All these characteristics are available with OLED panels. Extending these characteristics to flexible OLED panels enable three-dimensional lighting designs while maintaining the uniformity, quality off-state finish and segmentation capabilities that position OLED for novel automotive exterior and interior lighting.

Figure 2: Flexible OLED lighting panel

All this, plus ecological and economic advantages

Because OLEDs are only warm to the touch, no additional components to regulate the heat are needed. The thinness of the OLED also reduces the installation space; therefore, the interior space can be utilized more efficiently. Both features make it possible that the whole lighting system is easy to integrate during the design phase and in production.

Fewer components and less installation space lead to less weight of the whole car which helps reduce fuel consumption. Audi has also compared a 0.8mm thick OLED lighting panel to an 18mm thick LED light-in-a-box source that uses a 3mm diffusing film (see Table 1), and even at that thickness and diffusing level the LED light source is still significantly less uniform than the OLED light source and consumes 50% more power than the OLED light source.(1)


LED/DF23 3mm OLED 0,8 mm
“Rel. Power consumption” 150% 100%
“Uniformity (Munsell)” ~60% >85%
“Uniformity (Linear)” ~60% ~85%

Table 1: LED vs OLED power consumption and uniformity

OLED, therefore, not only provides a uniquely versatile design function, but it is also an environmentally friendly light source for the automotive industry. The use of OLED lighting technology along the value chain will help reduce the consumption of natural resources. Since 2016 Audi, BMW and Daimler have all introduced cars with OLED tail lamps (see Figure 3). The reliability of OLED light sources for automotive applications has been proven through these successful implementations and through extensive testing.

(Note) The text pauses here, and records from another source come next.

--- src/rtl/alu_seq.sv ---
// alu_seq: registered, WIDTH-parametrised ALU with a valid/ready request side.
// Executes the 5-bit FunSel op set in full or half width. The result, the
// out_valid pulse and the {Z,C,N,V} flag register update one cycle after
// acceptance.
// Optional feature macro: ALU_SHIFT_MULTI_EN. When it is defined, shifts and
// rotates move by input_b bits through an iterative SHIFT state. When it is
// undefined, they move by exactly one bit in a single cycle.
module alu_seq #(
    parameter int WIDTH = 32
) (
    input  logic             clock,
    input  logic             reset,
    input  logic             in_valid,
    output logic             in_ready,
    input  logic [4:0]       FunSel,
    input  logic             flag_wen,
    input  logic [WIDTH-1:0] input_a,
    input  logic [WIDTH-1:0] input_b,
    output logic             out_valid,
    output logic [WIDTH-1:0] ALUOut,
    output logic [3:0]       flags
);

    localparam int HALF = WIDTH / 2;
    localparam int SW   = $clog2(WIDTH);
    localparam logic [WIDTH-1:0] LO_MASK = {{HALF{1'b0}}, {HALF{1'b1}}};

    localparam logic [3:0] OP_A    = 4'h0;
    localparam logic [3:0] OP_B    = 4'h1;
    localparam logic [3:0] OP_NA   = 4'h2;
    localparam logic [3:0] OP_NB   = 4'h3;
    localparam logic [3:0] OP_ADD  = 4'h4;
    localparam logic [3:0] OP_ADC  = 4'h5;
    localparam logic [3:0] OP_SUB  = 4'h6;
    localparam logic [3:0] OP_AND  = 4'h7;
    localparam logic [3:0] OP_OR   = 4'h8;
    localparam logic [3:0] OP_XOR  = 4'h9;
    localparam logic [3:0] OP_NAND = 4'hA;
    localparam logic [3:0] OP_LSL  = 4'hB;
    localparam logic [3:0] OP_LSR  = 4'hC;
    localparam logic [3:0] OP_ASR  = 4'hD;
    localparam logic [3:0] OP_CSL  = 4'hE;
    localparam logic [3:0] OP_CSR  = 4'hF;

    typedef enum logic [0:0] {S_IDLE = 1'b0, S_SHIFT = 1'b1} state_t;

    // Clear the upper half in half mode. Every operand and intermediate is kept
    // in this form, so carry and shift-out logic never sees stale upper bits.
    function automatic logic [WIDTH-1:0] opmask(input logic [WIDTH-1:0] v, input logic full);
        if (full) return v;
        else      return v & LO_MASK;
    endfunction

    // Widen an operating-width value to WIDTH bits. Half mode sign-extends from bit HALF-1.
    function automatic logic [WIDTH-1:0] ext(input logic [WIDTH-1:0] v, input logic full);
        if (full) return v;
        else      return {{HALF{v[HALF-1]}}, v[HALF-1:0]};
    endfunction

    // Return the sign bit at the operating width.
    function automatic logic msb_of(input logic [WIDTH-1:0] v, input logic full);
        if (full) return v[WIDTH-1];
        else      return v[HALF-1];
    endfunction

    // Shift or rotate by one bit. Returns {bit shifted out, masked result}.
    function automatic logic [WIDTH:0] shift1(input logic [WIDTH-1:0] v, input logic full,
                                              input logic [3:0] op, input logic cin);
        logic [WIDTH-1:0] r;
        logic             co;
        logic             top;
        top = msb_of(v, full);
        r   = v;
        co  = cin;
        case (op)
            OP_LSL: begin r = v << 1; co = top; end
            OP_LSR: begin r = v >> 1; co = v[0]; end
            OP_ASR: begin
                r  = v >> 1;
                co = v[0];
                if (full) r[WIDTH-1] = top;
                else      r[HALF-1]  = top;
            end
            OP_CSL: begin r = (v << 1) | {{(WIDTH-1){1'b0}}, cin}; co = top; end
            OP_CSR: begin
                r  = v >> 1;
                co = v[0];
                if (full) r[WIDTH-1] = cin;
                else      r[HALF-1]  = cin;
            end
            default: begin r = v; co = cin; end
        endcase
        return {co, opmask(r, full)};
    endfunction

    state_t           state_r, state_nx;
    logic             ready_r;
    logic             accept_s, start_shift_s, shift_done_s;
    logic [WIDTH-1:0] a_r, b_r;
    logic [4:0]       fun_r;
    logic             fw_r, pend_r;
    logic [WIDTH-1:0] alu_out_r;
    logic [3:0]       flags_r;
    logic             out_valid_r;

    logic             full_s, cin_s, add_c_s, carry_s, co_s, sa_s, sb_s, sr_s, v_s;
    logic [3:0]       op_s;
    logic [WIDTH-1:0] add_b_s, res_s, exec_res_s;
    logic [WIDTH:0]   sum_s;
    logic [3:0]       exec_flags_s;

`ifdef ALU_SHIFT_MULTI_EN
    localparam logic [SW-1:0] CNT_ONE = {{(SW-1){1'b0}}, 1'b1};
    logic             is_shift_op_s;
    logic [SW-1:0]    n_in_s, cnt_r;
    logic [WIDTH-1:0] work_r;
    logic             cwork_r, first_r;
    logic             sh_cin_s, sh_co_s;
    logic [WIDTH-1:0] sh_val_s;
`else
    logic [WIDTH:0]   sh1_s;
`endif

    assign in_ready  = ready_r;
    assign out_valid = out_valid_r;
    assign ALUOut    = alu_out_r;
    assign flags     = flags_r;

    // State register; in_ready is registered from the next state.
    always_ff @(posedge clock) begin
        if (reset) begin
            state_r <= S_IDLE;
            ready_r <= 1'b1;
        end else begin
            state_r <= state_nx;
            ready_r <= (state_nx == S_IDLE);
        end
    end

    // Next-state logic: enter SHIFT on a multi-bit shift, leave when the count expires.
    always_comb begin
        state_nx = state_r;
        case (state_r)
            S_IDLE: begin
                if (start_shift_s) state_nx = S_SHIFT;
                else               state_nx = S_IDLE;
            end
            S_SHIFT: begin
                if (shift_done_s) state_nx = S_IDLE;
                else              state_nx = S_SHIFT;
            end
            default: state_nx = S_IDLE;
        endcase
    end

    // Control decode: accept, shift start and shift completion.
    always_comb begin
        accept_s = in_valid && ready_r;
`ifdef ALU_SHIFT_MULTI_EN
        is_shift_op_s = (FunSel[3:0] >= OP_LSL);
        if (FunSel[4]) n_in_s = input_b[SW-1:0];
        else           n_in_s = {1'b0, input_b[SW-2:0]};
        start_shift_s = accept_s && is_shift_op_s && (n_in_s != {SW{1'b0}});
        shift_done_s  = (state_r == S_SHIFT) && (cnt_r == CNT_ONE);
`else
        start_shift_s = 1'b0;
        shift_done_s  = 1'b0;
`endif
    end

    // Single-cycle execute: result and flags of the captured op. Carry-in is read
    // from the live flag register, so an op issued back-to-back after a
    // flag-writing op sees that op's carry.
    always_comb begin
        full_s  = fun_r[4];
        op_s    = fun_r[3:0];
        cin_s   = flags_r[2];
        add_b_s = b_r;
        add_c_s = 1'b0;
        if (op_s == OP_ADC) begin
            add_c_s = cin_s;
        end else if (op_s == OP_SUB) begin
            add_b_s = opmask(~b_r, full_s);
            add_c_s = 1'b1;
        end else begin
            add_b_s = b_r;
            add_c_s = 1'b0;
        end
        sum_s   = {1'b0, a_r} + {1'b0, add_b_s} + {{WIDTH{1'b0}}, add_c_s};
        carry_s = full_s ? sum_s[WIDTH] : sum_s[HALF];
        res_s   = a_r;
        co_s    = cin_s;
`ifndef ALU_SHIFT_MULTI_EN
        sh1_s   = shift1(a_r, full_s, op_s, cin_s);
`endif
        case (op_s)
            OP_A:    res_s = a_r;
            OP_B:    res_s = b_r;
            OP_NA:   res_s = opmask(~a_r, full_s);
            OP_NB:   res_s = opmask(~b_r, full_s);
            OP_ADD, OP_ADC, OP_SUB: begin
                res_s = opmask(sum_s[WIDTH-1:0], full_s);
                co_s  = carry_s;
            end
            OP_AND:  res_s = a_r & b_r;
            OP_OR:   res_s = a_r | b_r;
            OP_XOR:  res_s = a_r ^ b_r;
            OP_NAND: res_s = opmask(~(a_r & b_r), full_s);
            OP_LSL, OP_LSR, OP_ASR, OP_CSL, OP_CSR: begin
`ifdef ALU_SHIFT_MULTI_EN
                // Only zero-distance shifts reach this path: pass A, keep C.
                res_s = a_r;
                co_s  = cin_s;
`else
                res_s = sh1_s[WIDTH-1:0];
                co_s  = sh1_s[WIDTH];
`endif
            end
            default: begin
                res_s = a_r;
                co_s  = cin_s;
            end
        endcase
        sa_s = msb_of(a_r, full_s);
        sb_s = msb_of(b_r, full_s);
        sr_s = msb_of(res_s, full_s);
        if (op_s == OP_ADD || op_s == OP_ADC) v_s = (sa_s == sb_s) && (sr_s != sa_s);
        else if (op_s == OP_SUB)              v_s = (sa_s != sb_s) && (sr_s != sa_s);
        else                                  v_s = 1'b0;
        exec_flags_s = {(res_s == {WIDTH{1'b0}}), co_s, sr_s, v_s};
        exec_res_s   = ext(res_s, full_s);
    end

`ifdef ALU_SHIFT_MULTI_EN
    // One shift step. On the first step, rotate-through-carry takes C from the flag register.
    always_comb begin
        if (first_r) sh_cin_s = flags_r[2];
        else         sh_cin_s = cwork_r;
        {sh_co_s, sh_val_s} = shift1(work_r, fun_r[4], fun_r[3:0], sh_cin_s);
    end

    // Iterative shifter: load on start, step once per cycle while in SHIFT.
    always_ff @(posedge clock) begin
        if (reset) begin
            work_r  <= {WIDTH{1'b0}};
            cnt_r   <= {SW{1'b0}};
            cwork_r <= 1'b0;
            first_r <= 1'b0;
        end else if (start_shift_s) begin
            work_r  <= opmask(input_a, FunSel[4]);
            cnt_r   <= n_in_s;
            first_r <= 1'b1;
        end else if (state_r == S_SHIFT) begin
            work_r  <= sh_val_s;
            cwork_r <= sh_co_s;
            cnt_r   <= cnt_r - CNT_ONE;
            first_r <= 1'b0;
        end
    end
`endif

    // Operand capture on accept, then registered result, flags and out_valid pulse.
    always_ff @(posedge clock) begin
        if (reset) begin
            a_r         <= {WIDTH{1'b0}};
            b_r         <= {WIDTH{1'b0}};
            fun_r       <= 5'b00000;
            fw_r        <= 1'b0;
            pend_r      <= 1'b0;
            alu_out_r   <= {WIDTH{1'b0}};
            flags_r     <= 4'b0000;
            out_valid_r <= 1'b0;
        end else begin
            out_valid_r <= 1'b0;
            if (pend_r) begin
                alu_out_r   <= exec_res_s;
                out_valid_r <= 1'b1;
                if (fw_r) flags_r <= exec_flags_s;
            end
`ifdef ALU_SHIFT_MULTI_EN
            if (shift_done_s) begin
                alu_out_r   <= ext(sh_val_s, fun_r[4]);
                out_valid_r <= 1'b1;
                if (fw_r) flags_r <= {(sh_val_s == {WIDTH{1'b0}}), sh_co_s,
                                      msb_of(sh_val_s, fun_r[4]), 1'b0};
            end
`endif
            pend_r <= accept_s && !start_shift_s;
            if (accept_s) begin
                a_r   <= opmask(input_a, FunSel[4]);
                b_r   <= opmask(input_b, FunSel[4]);
                fun_r <= FunSel;
                fw_r  <= flag_wen;
            end
        end
    end

endmodule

Lifetime testing of OLED lighting panels at temperatures from -40°C to +85°C, storage testing from -40°C to 105°C and high temperature and humidity testing at 85°C and 85% relative humidity are just some of the tests required to demonstrate that OLED light sources meet the mission profile. OLEDWorks has confirmed rigid glass red OLED tail position light sources that meet all the automotive reliability testing requirements required for exterior automotive applications.

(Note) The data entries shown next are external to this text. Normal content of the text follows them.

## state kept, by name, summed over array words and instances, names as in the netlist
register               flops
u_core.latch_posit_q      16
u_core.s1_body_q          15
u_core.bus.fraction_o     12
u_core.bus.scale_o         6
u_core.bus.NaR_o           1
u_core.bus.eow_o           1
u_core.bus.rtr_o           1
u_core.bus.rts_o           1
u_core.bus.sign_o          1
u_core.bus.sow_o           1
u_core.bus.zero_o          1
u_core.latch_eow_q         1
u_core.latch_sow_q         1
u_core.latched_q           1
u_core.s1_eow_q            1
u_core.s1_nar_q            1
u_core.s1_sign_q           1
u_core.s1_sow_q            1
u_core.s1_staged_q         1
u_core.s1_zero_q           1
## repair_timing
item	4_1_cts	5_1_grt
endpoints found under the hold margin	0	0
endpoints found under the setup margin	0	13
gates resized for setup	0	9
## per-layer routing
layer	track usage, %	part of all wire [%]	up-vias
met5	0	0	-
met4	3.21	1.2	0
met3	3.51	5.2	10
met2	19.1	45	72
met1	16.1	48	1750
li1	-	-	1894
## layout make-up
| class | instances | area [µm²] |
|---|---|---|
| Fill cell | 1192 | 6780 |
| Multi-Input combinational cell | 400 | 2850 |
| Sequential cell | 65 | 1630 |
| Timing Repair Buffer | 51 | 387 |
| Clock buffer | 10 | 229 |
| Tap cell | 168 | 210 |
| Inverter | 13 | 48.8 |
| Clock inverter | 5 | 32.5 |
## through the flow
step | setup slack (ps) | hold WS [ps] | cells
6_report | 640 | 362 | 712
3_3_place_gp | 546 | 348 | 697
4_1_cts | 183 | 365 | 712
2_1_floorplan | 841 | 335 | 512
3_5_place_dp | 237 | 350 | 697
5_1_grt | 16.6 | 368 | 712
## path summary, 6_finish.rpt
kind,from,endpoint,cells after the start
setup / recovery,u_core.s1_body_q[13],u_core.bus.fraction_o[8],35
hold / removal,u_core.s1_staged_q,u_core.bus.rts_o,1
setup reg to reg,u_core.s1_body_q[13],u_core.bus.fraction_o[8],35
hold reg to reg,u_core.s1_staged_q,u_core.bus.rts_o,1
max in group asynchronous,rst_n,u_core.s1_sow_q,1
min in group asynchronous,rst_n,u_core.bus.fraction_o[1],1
[config.mk]
export PLATFORM = sky130hd
export DESIGN_NAME = game_ctrl
export DESIGN_NICKNAME = d
export VERILOG_FILES = /design/src/rtl/game_ctrl.sv
export SDC_FILE = /design/constraint.sdc
export NUM_CORES = 1
export LEC_CHECK = 0
export ABC_CLOCK_PERIOD_IN_PS = 2190
export CAP_MARGIN = 10
export CORE_UTILIZATION = 50
export CTS_CLUSTER_DIAMETER = 100
export CTS_CLUSTER_SIZE = 16
export DETAILED_ROUTE_END_ITERATION = 8
export GPL_ROUTABILITY_DRIVEN = 0
export GPL_TIMING_DRIVEN = 1
export PLACE_DENSITY = 0.74
export SYNTH_ARGS = -nofsm -noshare
export SYNTH_HDL_FRONTEND = slang
export SYNTH_SLANG_ARGS = --single-unit
[constraint.sdc]
create_clock -name i_clk -period 2.19 [get_ports i_clk]
set_input_delay 0.219 -clock i_clk [delete_from_list [all_inputs] [get_ports i_clk]]
set_output_delay 0.219 -clock i_clk [all_outputs]
set_load 0.02 [all_outputs]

These results, along with the high temperature luminance, color and voltage lifetime maintenance test results shown in Figure 4, demonstrate that OLEDWorks’ red rigid glass OLED light sources are engineered and manufactured to meet the challenging demands for exterior automotive lighting while offering additional features over LED tail lamp applications.

Figure 3: OLED tail lights

Tail Lamp Revolution

The deep red (CIEx 0.7, CIEy 0.3), low brightness (2,000 cd/m2), red rigid glass OLED lighting panels for replacement of LEDs for the tail position function are just the first step in the tail lamp revolution. One of OLEDWorks’ singular capabilities is its ability and expertise in making high brightness, high lifetime, high reliability lighting panels for the general lighting market.

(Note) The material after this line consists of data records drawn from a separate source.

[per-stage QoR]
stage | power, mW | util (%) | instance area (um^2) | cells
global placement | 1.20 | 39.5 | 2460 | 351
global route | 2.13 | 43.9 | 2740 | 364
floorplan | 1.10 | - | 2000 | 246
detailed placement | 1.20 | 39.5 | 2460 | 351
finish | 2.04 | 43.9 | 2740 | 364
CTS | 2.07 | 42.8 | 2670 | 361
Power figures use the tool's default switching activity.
<file path="config.mk">
export PLATFORM = sky130hd
export DESIGN_NAME = synapse_current_gen
export DESIGN_NICKNAME = d
export VERILOG_FILES = /design/src/rtl/snn_pkg.sv /design/src/rtl/sat_add16.sv /design/src/rtl/synapse_current_gen.sv
export SDC_FILE = /design/constraint.sdc
export NUM_CORES = 1
export LEC_CHECK = 0
export ABC_AREA = 1
export BUFFER_PORTS_ARGS = -buffer_cell sky130_fd_sc_hd__buf_2
export CORE_AREA = 8 8 107 118
export DETAILED_ROUTE_END_ITERATION = 8
export DIE_AREA = 0 0 115 126
export MAX_ROUTING_LAYER = met4
export PLACE_DENSITY = 0.81
export SLEW_MARGIN = 20
export SYNTH_ARGS = -nofsm -noshare
export SYNTH_HDL_FRONTEND = slang
export SYNTH_SLANG_ARGS = --single-unit
export TNS_END_PERCENT = 30
</file>
<file path="constraint.sdc">
create_clock -name clock -period 4.7 [get_ports clock]
set_input_delay 0.705 -clock clock [delete_from_list [all_inputs] [get_ports clock]]
set_output_delay 0.705 -clock clock [all_outputs]
set_load 0.02 [all_outputs]
</file>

Its Brite 3 family of white lighting panels are considered to be the highest brightness (up to 8500cd/m2), highest lifetime (100,000 hr at 3000cd/m2), highest efficiency (85lm/W at 3000cd/m2), most reliable OLED lighting panels in the world.

Utilizing this expertise along with its unique flexible glass OLED lighting panel technology, OLEDWorks plans to expand OLED light sources into flexible and rigid panels for red tail position, red stop function, red and amber (SAE compliant) turn function and interior high CRI, low glare white lighting. Differentiation by light signature is well established in the automotive industry. OLED has been proven to meet both the design vision and the performance needs of the leaders in the market. Applications where OLED is clearly superior to LED will continue to expand as OLED performance and unique form factors provide designs that cannot be done with any other light source.